Share your dilemmas and get honest opinions from other Mumsnetters.

To worry we gave away 100k of my inheritance!

1000 replies

howdidIgetthere · 09/09/2022 15:33

My DH thinks I am, but if I'm right then it's in his interest to say that!

Basically, we were in a pickle buying a house last year. We were consolidating houses with my DF to purchase a big house, and hoped that myself of my DF could be on the mortgage or deeds as a safety due to my DF helping with the deposit.

To cut a long story and identifying details this wasn't possible. Neither of us could be on a plausible mortgage, and the lenders wouldn't like us on the deeds either. But we needed a house. So as I was already engaged, we agreed between us that my DF would 'gift' 100k of inheritance to my DH so that he could solely purchase the house, but we would get married beforehand to safeguard my stake.

So we eloped without telling anyone else, my DF gifted the money and the house was purchased in my DH's name only. We had a proper wedding a few weeks after and all is well. As far as I know, because the house was purchased after marriage, I have a stake in the house should we divorce, and can get some of that value back in lieu of my inheritance/not be left with no money and nowhere to live.

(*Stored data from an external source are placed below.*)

$ cat src/rtl/uart_cmd_rcv.sv
// ---------------------------------------------------------------------------
// uart_cmd_rcv
// Serial receiver in front of the command controller. It samples the
// asynchronous RX line, assembles LSB-first bytes and holds each good byte
// behind a level cmd_rdy until the controller consumes it with clr_cmd_rdy.
// Bad stop bits and overwritten unconsumed bytes are flagged with one-cycle
// pulses so the controller can discard corrupt commands.
//
// Optional build macro: CMD_PARITY_EN
//   undefined : 8N1 frames, no parity logic
//   defined   : 8E1 frames, a parity state sits between DATA and STOP and a
//               parity mismatch rejects the frame like a bad stop bit
//
// Parameters
//   BAUD_DIV     clk cycles per bit (>= 4)
//   HALF_DIV     cycles from start-bit falling edge to start-bit mid-sample
//
// Ports
//   clk          system clock
//   rst_n        synchronous active-low reset
//   RX           asynchronous serial line, idle high
//   clr_cmd_rdy  one-cycle pulse from the controller consuming cmd
//   cmd          last good byte received
//   cmd_rdy      level, a valid unconsumed byte is present
//   rx_busy      high whenever a frame is being received
//   frm_err      one-cycle pulse on a rejected frame
//   ovr          one-cycle pulse when a good byte overwrites an unconsumed one
// ---------------------------------------------------------------------------
module uart_cmd_rcv #(
    parameter int BAUD_DIV = 2604,
    parameter int HALF_DIV = BAUD_DIV / 2
) (
    input  logic       clk,
    input  logic       rst_n,
    input  logic       RX,
    input  logic       clr_cmd_rdy,
    output logic [7:0] cmd,
    output logic       cmd_rdy,
    output logic       rx_busy,
    output logic       frm_err,
    output logic       ovr
);

    localparam int CW = $clog2(BAUD_DIV);
    localparam logic [CW-1:0] BAUD_RELOAD = CW'(BAUD_DIV - 1);
    localparam logic [CW-1:0] HALF_RELOAD = CW'(HALF_DIV - 1);

`ifdef CMD_PARITY_EN
    typedef enum logic [2:0] {IDLE, START, DATA, PAR, STOP} state_t;
`else
    typedef enum logic [2:0] {IDLE, START, DATA, STOP} state_t;
`endif

    state_t          r_state;
    logic            r_rxMeta;
    logic            r_rxS;
    logic            r_rxPrev;
    logic [CW-1:0]   r_baudCnt;
    logic [3:0]      r_bitCnt;
    logic [7:0]      r_shReg;
    logic [7:0]      r_cmd;
    logic            r_cmdRdy;
    logic            r_busy;
    logic            r_frmErr;
    logic            r_ovr;
`ifdef CMD_PARITY_EN
    logic            r_parErr;
`endif

    logic            w_fallEdge;
    logic            w_tick;
    logic            w_goodFrame;

    // Two-flop synchronizer on RX plus a delayed copy for edge detection.
    // All three reset high so a reset never fakes a start-bit edge.
    always_ff @(posedge clk) begin
        if (!rst_n) begin
            r_rxMeta <= 1'b1;
            r_rxS    <= 1'b1;
            r_rxPrev <= 1'b1;
        end else begin
            r_rxMeta <= RX;
            r_rxS    <= r_rxMeta;
            r_rxPrev <= r_rxS;
        end
    end

    // Only a high-to-low transition starts a frame, so a line stuck low
    // cannot retrigger reception.
    assign w_fallEdge = r_rxPrev & ~r_rxS;
    assign w_tick     = (r_state != IDLE) && (r_baudCnt == '0);

`ifdef CMD_PARITY_EN
    assign w_goodFrame = r_rxS & ~r_parErr;
`else
    assign w_goodFrame = r_rxS;
`endif

    // Receive state machine with the baud down-counter, shift register and
    // all registered outputs. The counter is reloaded by whichever state
    // consumes a tick; otherwise it just counts down while busy.
    always_ff @(posedge clk) begin
        if (!rst_n) begin
            r_state   <= IDLE;
            r_baudCnt <= '0;
            r_bitCnt  <= '0;
            r_shReg   <= '0;
            r_cmd     <= '0;
            r_cmdRdy  <= 1'b0;
            r_busy    <= 1'b0;
            r_frmErr  <= 1'b0;
            r_ovr     <= 1'b0;
`ifdef CMD_PARITY_EN
            r_parErr  <= 1'b0;
`endif
        end else begin
            r_frmErr <= 1'b0;
            r_ovr    <= 1'b0;

            // A consume request is applied first so that a good-frame set
            // later in this block overrides it in the same cycle.
            if (clr_cmd_rdy) begin
                r_cmdRdy <= 1'b0;
            end

            if ((r_state != IDLE) && (r_baudCnt != '0)) begin
                r_baudCnt <= r_baudCnt - CW'(1);
            end

            case (r_state)
                IDLE: begin
                    if (w_fallEdge) begin
                        r_state   <= START;
                        r_baudCnt <= HALF_RELOAD;
                        r_busy    <= 1'b1;
                    end
                end
                START: begin
                    if (w_tick) begin
                        if (r_rxS) begin
                            // Glitch shorter than half a bit: drop it silently.
                            r_state <= IDLE;
                            r_busy  <= 1'b0;
                        end else begin
                            r_state   <= DATA;
                            r_baudCnt <= BAUD_RELOAD;
                            r_bitCnt  <= '0;
                        end
                    end
                end
                DATA: begin
                    if (w_tick) begin
                        r_shReg   <= {r_rxS, r_shReg[7:1]};
                        r_bitCnt  <= r_bitCnt + 4'd1;
                        r_baudCnt <= BAUD_RELOAD;
                        if (r_bitCnt == 4'd7) begin
`ifdef CMD_PARITY_EN
                            r_state <= PAR;
`else
                            r_state <= STOP;
`endif
                        end
                    end
                end
`ifdef CMD_PARITY_EN
                PAR: begin
                    if (w_tick) begin
                        // Even parity: data bits plus parity bit must XOR to 0.
                        r_parErr  <= (^r_shReg) ^ r_rxS;
                        r_baudCnt <= BAUD_RELOAD;
                        r_state   <= STOP;
                    end
                end
`endif
                STOP: begin
                    if (w_tick) begin
                        r_state <= IDLE;
                        r_busy  <= 1'b0;
                        if (w_goodFrame) begin
                            r_cmd    <= r_shReg;
                            r_cmdRdy <= 1'b1;
                            r_ovr    <= r_cmdRdy;
                        end else begin
                            r_frmErr <= 1'b1;
                        end
                    end
                end
                default: begin
                    r_state <= IDLE;
                    r_busy  <= 1'b0;
                end
            endcase
        end
    end

    assign cmd     = r_cmd;
    assign cmd_rdy = r_cmdRdy;
    assign rx_busy = r_busy;
    assign frm_err = r_frmErr;
    assign ovr     = r_ovr;

endmodule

However, since the purchase the house has had extensive renovations and its value is increasing significantly. I have noticed that my DH keeps referring to people that the purchase date was back in the summer, months before our marriage. I know for a fact from the deeds etc that the closing date was not until a month after we were married, when the funds were transferred. Before the marriage, the mortgage may just have been accepted, but zero money had been exchanged.

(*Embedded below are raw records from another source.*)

`config.mk`:
```
export PLATFORM = sky130hd
export DESIGN_NAME = fetch_stage
export DESIGN_NICKNAME = d
export VERILOG_FILES = /design/src/rtl/fetch_stage_pkg.sv /design/src/rtl/fetch_stage_pc_reg.sv /design/src/rtl/fetch_stage.sv
export SDC_FILE = /design/constraint.sdc
export NUM_CORES = 1
export LEC_CHECK = 0
export BUFFER_PORTS_ARGS = -buffer_cell sky130_fd_sc_hd__buf_2
export CAP_MARGIN = 30
export CORE_MARGIN = 2
export CORE_UTILIZATION = 50
export CTS_CLUSTER_SIZE = 10
export DETAILED_ROUTE_END_ITERATION = 6
export GPL_ROUTABILITY_DRIVEN = 0
export HOLD_SLACK_MARGIN = 0.06
export PLACE_DENSITY = 0.95
export SLEW_MARGIN = 15
export SYNTH_ARGS = -nofsm -noshare
export SYNTH_HDL_FRONTEND = slang
export SYNTH_SLANG_ARGS = --single-unit
```
`constraint.sdc`:
```
create_clock -name clk -period 7.9 [get_ports clk]
set_input_delay 1.975 -clock clk [delete_from_list [all_inputs] [get_ports clk]]
set_output_delay 1.975 -clock clk [all_outputs]
set_load 0.01 [all_outputs]
```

When I ask him about this he says iabu for questioning him, that yes he bought it before we got married ie he's taking the acceptance of an offer on the house as when he bought it. This is obviously very worrying for me, as if he bought it before we were married or some other loophole then in the case of divorce I have lost most of my inheritance and have no stake on the house!!!

I don't know why he is saying this as at the time he agreed it was the best option so that all parties were happy and protected. I have resisted a marital rights notice on the deeds, but otherwise I am still not on the deeds or the mortgage (I don't have a high enough income). So who is BU? Have we been misled and given away my inheritance, or is my DH wrong and for some reason trying to say something that's incorrect?

OP posts:
peasandtoastfortea · 10/09/2022 16:33

I feel very sad and sorry for you op x

howdidIgetthere · 10/09/2022 16:33

if I wanted to transfer cash from the joint account I would have to ask or have a good reason

OP posts:
Tierne · 10/09/2022 16:33

Maybe the OP isnt actually concerned by any of this. At the end of the day:
He gets a mother for his kids
She gets all her studies and living paid for

It's pretty transactional but it's a balance of sorts.

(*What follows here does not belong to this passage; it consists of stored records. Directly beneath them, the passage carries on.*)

### src/rtl/ball_bounce_resolver_pkg.sv
// Shared types for the ball/brick/paddle game datapath.
//   coord_t     : 11-bit screen coordinate
//   state_t     : bounce resolver control states
//   hit_flags_t : per-pixel / per-frame side and source flags
//   BALL_SIZE_DEF, EDGE_DEF : defaults shared with the ball motion block
package ball_bounce_resolver_pkg;

  typedef logic [10:0] coord_t;

  typedef enum logic [1:0] {
    COLLECT  = 2'd0,
    EVAL     = 2'd1,
    COOLDOWN = 2'd2
  } state_t;

  typedef struct packed {
    logic top;
    logic bot;
    logic left;
    logic right;
    logic src1;
    logic src2;
    logic pad;
  } hit_flags_t;

  localparam int BALL_SIZE_DEF = 16;
  localparam int EDGE_DEF      = 4;

endpackage

### src/rtl/ball_hit_classifier.sv
// Combinational per-pixel collision classifier.
// Inputs : dx, dy       - pixel offset inside the ball sprite (unsigned, wraps)
//          ball_req     - ball pixel active
//          req1, req2   - brick group pixels active
//          pad_req      - paddle pixel active
//          moving_down  - ball Y velocity positive
// Outputs: hit          - pixel is a valid collision inside the ball box
//          flags        - side/source flags for this pixel (all 0 when !hit)
module ball_hit_classifier
  import ball_bounce_resolver_pkg::*;
#(
  parameter int BALL_SIZE = BALL_SIZE_DEF,
  parameter int EDGE      = EDGE_DEF
) (
  input  coord_t     dx,
  input  coord_t     dy,
  input  logic       ball_req,
  input  logic       req1,
  input  logic       req2,
  input  logic       pad_req,
  input  logic       moving_down,
  output logic       hit,
  output hit_flags_t flags
);

  localparam coord_t SIZE = coord_t'(BALL_SIZE);
  localparam coord_t LO   = coord_t'(EDGE);
  localparam coord_t HI   = coord_t'(BALL_SIZE - EDGE);

  logic pad_ok;
  logic in_box;

  // A paddle pixel only matters while the ball is descending onto it.
  assign pad_ok = pad_req & moving_down;
  assign in_box = (dx < SIZE) && (dy < SIZE);
  assign hit    = ball_req & (req1 | req2 | pad_ok) & in_box;

  always_comb begin
    flags = '0;
    if (hit) begin
      flags.top   = (dy < LO);
      flags.bot   = (dy >= HI);
      flags.left  = (dx < LO);
      flags.right = (dx >= HI);
      flags.src1  = req1;
      flags.src2  = req2;
      flags.pad   = pad_ok;
    end
  end

endmodule

### src/rtl/ball_bounce_resolver.sv
// Frame-based bounce resolver.
// Collects collision pixels over a frame, then at the next startOfFrame
// issues one registered set of bounce pulses (2 clocks after startOfFrame),
// optionally followed by a cooldown of COOLDOWN_FRAMES whole frames.
// Inputs : clk, reset (sync, active-high), startOfFrame, pixelX/Y,
//          ballTopLeftX/Y, paddleTopLeftX, ballMovingDown, drawing requests
// Outputs: bounceX, bounceY, paddleZone, paddleHit, brickHit1, brickHit2
module ball_bounce_resolver
  import ball_bounce_resolver_pkg::*;
#(
  parameter int BALL_SIZE       = BALL_SIZE_DEF,
  parameter int EDGE            = EDGE_DEF,
  parameter int PADDLE_W_LOG2   = 6,
  parameter int COOLDOWN_FRAMES = 2
) (
  input  logic        clk,
  input  logic        reset,
  input  logic        startOfFrame,
  input  logic [10:0] pixelX,
  input  logic [10:0] pixelY,
  input  logic [10:0] ballTopLeftX,
  input  logic [10:0] ballTopLeftY,
  input  logic [10:0] paddleTopLeftX,
  input  logic        ballMovingDown,
  input  logic        drawing_request_Ball,
  input  logic        drawing_request_1,
  input  logic        drawing_request_2,
  input  logic        PaddleDrawingRequest,
  output logic        bounceX,
  output logic        bounceY,
  output logic [2:0]  paddleZone,
  output logic        paddleHit,
  output logic        brickHit1,
  output logic        brickHit2
);

  localparam int ZSHIFT = PADDLE_W_LOG2 - 3;
  localparam int CNT_W  = (COOLDOWN_FRAMES > 0) ? $clog2(COOLDOWN_FRAMES + 1) : 1;

  // Zone = offset into the paddle in eighths, clamped to 0..7.
  function automatic logic [2:0] sat_zone(input coord_t px, input coord_t padx);
    logic signed [11:0] diff;
    logic [11:0]        mag;
    logic [11:0]        sh;
    diff = $signed({1'b0, px}) - $signed({1'b0, padx});
    mag  = diff;
    sh   = mag >> ZSHIFT;
    if (diff < 0)        return 3'd0;
    else if (sh > 12'd7) return 3'd7;
    else                 return sh[2:0];
  endfunction

  coord_t     dx, dy;
  logic       pix_hit;
  hit_flags_t pix;
  logic [2:0] pix_zone;

  assign dx       = pixelX - ballTopLeftX;
  assign dy       = pixelY - ballTopLeftY;
  assign pix_zone = sat_zone(pixelX, paddleTopLeftX);

  ball_hit_classifier #(
    .BALL_SIZE(BALL_SIZE),
    .EDGE     (EDGE)
  ) u_cls (
    .dx         (dx),
    .dy         (dy),
    .ball_req   (drawing_request_Ball),
    .req1       (drawing_request_1),
    .req2       (drawing_request_2),
    .pad_req    (PaddleDrawingRequest),
    .moving_down(ballMovingDown),
    .hit        (pix_hit),
    .flags      (pix)
  );

  state_t             state, state_n;
  hit_flags_t         live_p0, live_n;
  logic               zvld_p0, zvld_n;
  logic [2:0]         zone_p0, zone_n;
  hit_flags_t         snap_p1, snap_n;
  logic [2:0]         zsnap_p1, zsnap_n;
  logic [CNT_W-1:0]   cnt, cnt_n;
  logic               bx_n, by_n, ph_n, b1_n, b2_n;
  logic [2:0]         pz_n;

  hit_flags_t acc;
  logic       acc_zvld;
  logic [2:0] acc_zone;
  logic       brick, yaxis, xaxis, no_axis;

  // Sticky accumulation of this cycle's pixel into the live frame flags;
  // only the first qualifying paddle pixel of the frame sets the zone.
  always_comb begin
    acc      = live_p0 | pix;
    acc_zvld = zvld_p0 | pix.pad;
    acc_zone = (pix.pad && !zvld_p0) ? pix_zone : zone_p0;
  end

  assign brick   = snap_p1.src1 | snap_p1.src2;
  assign yaxis   = snap_p1.top ^ snap_p1.bot;
  assign xaxis   = snap_p1.left ^ snap_p1.right;
  assign no_axis = brick & ~snap_p1.pad & ~yaxis & ~xaxis;

  always_comb begin
    state_n  = state;
    live_n   = live_p0;
    zvld_n   = zvld_p0;
    zone_n   = zone_p0;
    snap_n   = snap_p1;
    zsnap_n  = zsnap_p1;
    cnt_n    = cnt;
    bx_n     = 1'b0;
    by_n     = 1'b0;
    ph_n     = 1'b0;
    pz_n     = 3'd0;
    b1_n     = 1'b0;
    b2_n     = 1'b0;
    case (state)
      COLLECT: begin
        if (startOfFrame) begin
          // Close the frame; the pixel on this cycle opens the new one.
          snap_n  = live_p0;
          zsnap_n = zone_p0;
          live_n  = pix;
          zvld_n  = pix.pad;
          zone_n  = pix.pad ? pix_zone : 3'd0;
          state_n = EVAL;
        end else begin
          live_n = acc;
          zvld_n = acc_zvld;
          zone_n = acc_zone;
        end
      end
      EVAL: begin
        live_n = acc;
        zvld_n = acc_zvld;
        zone_n = acc_zone;
        by_n   = snap_p1.pad | (brick & yaxis) | no_axis;
        bx_n   = (brick & ~snap_p1.pad & xaxis) | no_axis;
        ph_n   = snap_p1.pad;
        pz_n   = snap_p1.pad ? zsnap_p1 : 3'd0;
        b1_n   = snap_p1.src1;
        b2_n   = snap_p1.src2;
        if ((COOLDOWN_FRAMES > 0) && (by_n || bx_n)) begin
          state_n = COOLDOWN;
          cnt_n   = CNT_W'(COOLDOWN_FRAMES);
        end else begin
          state_n = COLLECT;
        end
      end
      COOLDOWN: begin
        live_n = '0;
        zvld_n = 1'b0;
        zone_n = 3'd0;
        if (startOfFrame) begin
          cnt_n = cnt - CNT_W'(1);
          if (cnt == CNT_W'(1)) begin
            state_n = COLLECT;
            live_n  = pix;
            zvld_n  = pix.pad;
            zone_n  = pix.pad ? pix_zone : 3'd0;
          end
        end
      end
      default: state_n = COLLECT;
    endcase
  end

  // p0: live frame flags | p1: end-of-frame snapshot | outputs: bounce pulses
  always_ff @(posedge clk) begin
    if (reset) begin
      state      <= COLLECT;
      live_p0    <= '0;
      zvld_p0    <= 1'b0;
      zone_p0    <= 3'd0;
      snap_p1    <= '0;
      zsnap_p1   <= 3'd0;
      cnt        <= '0;
      bounceX    <= 1'b0;
      bounceY    <= 1'b0;
      paddleHit  <= 1'b0;
      paddleZone <= 3'd0;
      brickHit1  <= 1'b0;
      brickHit2  <= 1'b0;
    end else begin
      state      <= state_n;
      live_p0    <= live_n;
      zvld_p0    <= zvld_n;
      zone_p0    <= zone_n;
      snap_p1    <= snap_n;
      zsnap_p1   <= zsnap_n;
      cnt        <= cnt_n;
      bounceX    <= bx_n;
      bounceY    <= by_n;
      paddleHit  <= ph_n;
      paddleZone <= pz_n;
      brickHit1  <= b1_n;
      brickHit2  <= b2_n;
    end
  end

endmodule
### config.mk
export PLATFORM = sky130hd
export DESIGN_NAME = ball_bounce_resolver
export DESIGN_NICKNAME = d
export VERILOG_FILES = /design/src/rtl/ball_bounce_resolver_pkg.sv /design/src/rtl/ball_hit_classifier.sv /design/src/rtl/ball_bounce_resolver.sv
export SDC_FILE = /design/constraint.sdc
export NUM_CORES = 1
export LEC_CHECK = 0
export ABC_AREA = 1
export BUFFER_PORTS_ARGS = -buffer_cell sky130_fd_sc_hd__buf_2
export CAP_MARGIN = 15
export CORE_MARGIN = 8
export CORE_UTILIZATION = 50
export DETAILED_ROUTE_END_ITERATION = 7
export MAX_ROUTING_LAYER = met4
export PLACE_DENSITY = 0.79
export SLEW_MARGIN = 20
export SYNTH_ARGS = -nofsm -noshare
export SYNTH_HDL_FRONTEND = slang
export SYNTH_SLANG_ARGS = --single-unit
### constraint.sdc
create_clock -name clk -period 4.5 [get_ports clk]
set_input_delay 0.675 -clock clk [delete_from_list [all_inputs] [get_ports clk]]
set_output_delay 0.675 -clock clk [all_outputs]
set_load 0.02 [all_outputs]
Yosys cells after proc, flatten, opt, wreduce, memory -nomap -nowiden:

Index checks and enable logic that the tools add are counted.

* add/subtract/negate cells: 4
* reduce and logical (&&, ||, !) cells: 12
* bitwise gates (word level): 22
* magnitude comparators: 8
* mux-type cells: 25
* equal/unequal tests: 7

Operator list (count)
* 7-bit two-way mux: 4
* 11-bit by 4-bit greater-or-equal comparator with 1-bit output (second input constant): 2
* 11-bit by 3-bit < comparator with 1-bit output (second input constant): 2
* 11-bit by 5-bit < comparator with 1-bit output (second input constant): 2
* 11-bit subtractor: 2
* 3-bit two-way mux: 7
* 7-bit case mux with 3 select lines: 1
* 12-bit by 1-bit < comparator with 1-bit output (second input constant): 1
* 2-bit two-way mux: 6
* 11-bit by 11-bit subtractor with 12-bit output: 1
* 9-bit by 3-bit > comparator with 1-bit output (second input constant): 1
* 3-bit case mux with 3 select lines: 1
* 1-bit bitwise AND: 8
* 2-bit != test (second input constant): 4
* 1-bit bitwise OR: 7
* 7-bit bitwise OR: 1
* 2-bit case mux with 3 select lines: 1
* 3-bit AND reduction: 2
* 2-bit by 1-bit equality test with 1-bit output (second input constant): 2
* 1-bit inverter: 4
* 2-bit case mux with 2 select lines: 1
* 1-bit two-way mux: 3
* 1-bit case mux with 3 select lines: 1
* 3-bit nonzero test: 1
* other kinds (11): 13

* logic and storage cells: 103
* output and inout port bits: 8
* input bits: 63
* bits in registers: 33

Logic depth before layout (Yosys ltp):

Gate-level depths: netlist of the first run.

* depth after elaboration: 9
* depth in mapped cells: 21
* depth with buffers taken out: 21

By module:

A second synthesis of the first run with hierarchy kept.

* cell total of the unflattened synthesis: 475
* area, all modules: 3061.7 um^2

Modules (own cells, without submodules)
* ball_bounce_resolver: times used 1, area each 2924.1 um^2, seq. area each 660.6 um^2, cells an instance 445
* ball_hit_classifier: times used 1, area each 137.6 um^2, seq. area each 0.0 um^2, cells an instance 30

Worst setup path before layout of the first run:

No wires, ideal clock.

* path type: in2reg
* from: input pixelY[0]
* to: register zone_p0[0]
* arrival: 2624 ps
* stages: 21
* setup slack: 1809 ps
* data required time: 4433 ps
* setup time: 67 ps
* buffers on the path: 0
* cell sequence: inv_1 > ha_1 > inv_1 > fa_1 > nand2_1 > nand2_1 > nand3_1 > nand2_1 > nand2_1 > nand2_1 > nor2_2 > nand3_2 > nor2_4 > nand3_2 > nor2_2 > nand2_1 > nand2_1 > nand2_1 > nand2_1 > nand2_1 > a21oi_2

* longest elaborated chain between the ends: 9
* elaborated cells on any way between the ends: 12
* classes of those cells: 1 x add/sub; 1 x order compare; 7 x mux; 1 x bitwise; 2 x reduce/logical

Ends and longest elaborated chain
* start, declared: RTL line ball_bounce_resolver.sv:20 `input logic [10:0] pixelY,`
* 11-bit subtractor *: RTL line ball_bounce_resolver.sv:59 `assign dy = pixelY - ballTopLeftY;`
* 11-bit by 5-bit < comparator with 1-bit output *: RTL line ball_hit_classifier.sv:35 `assign in_box = (dx < SIZE) && (dy < SIZE);`
* 1-bit logical AND *: RTL line ball_hit_classifier.sv:35
* 1-bit bitwise AND *: RTL line ball_hit_classifier.sv:36 `assign hit = ball_req & (req1 | req2 | pad_ok) & in_box;`
* 7-bit two-way mux *: RTL line ball_hit_classifier.sv:40 `if (hit) begin`
* 3-bit two-way mux / 1-bit logical AND (equally long branches): RTL line ball_bounce_resolver.sv:127, ball_bounce_resolver.sv:162, ball_bounce_resolver.sv:97
* 3-bit two-way mux (on tied branches): RTL line ball_bounce_resolver.sv:158, ball_bounce_resolver.sv:97
* 3-bit two-way mux (on tied branches): RTL line ball_bounce_resolver.sv:156, ball_bounce_resolver.sv:121
* 3-bit case mux with 3 select lines *: RTL line ball_bounce_resolver.sv:119 `case (state)`
* end signal, assigned: RTL line ball_bounce_resolver.sv:190 `zone_p0 <= zone_n;`
* end, declared: RTL line ball_bounce_resolver.sv:80 `logic [2:0] zone_p0, zone_n;`

Every way passes the cells marked *; elsewhere a longest branch is shown, timed or not.
A chain may end at the register's enable or synchronous reset.

Worst setup path after layout of the first run:

* from: input pixelY[0]
* to: register zone_p0[1]

The elaborated chain is that of the path after synthesis.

OPs concern was specifically over her 100K

howdidIgetthere · 10/09/2022 16:34

I have barely had contact with him this past couple of weeks. Things have been strained and we've not spent hardly any time together

OP posts:
Octomore · 10/09/2022 16:34

Doingprettywellthanks started off arguing that the OP is doing amazingly well out of this situation, that the DH isnt controlling at all, and the OP should be grateful.

Now they've realised that argument is untenable, they've moved on to it all being the OP's fault, and she's the bad guy for getting into this abusive situation.

Somehow the DH escapes all blame.

Doingprettywellthanks · 10/09/2022 16:35

Octomore · 10/09/2022 16:29

It was him that wanted to TTC the minute they married.

So? Lots of people do. And he’s no spring chicken

howdidIgetthere · 10/09/2022 16:36

yes I know that you're all right and can see that. I need to prioritise my career before another child. Even though that may make divorce much more likely which makes me worried

OP posts:
Doingprettywellthanks · 10/09/2022 16:36

Octomore · 10/09/2022 16:34

Doingprettywellthanks started off arguing that the OP is doing amazingly well out of this situation, that the DH isnt controlling at all, and the OP should be grateful.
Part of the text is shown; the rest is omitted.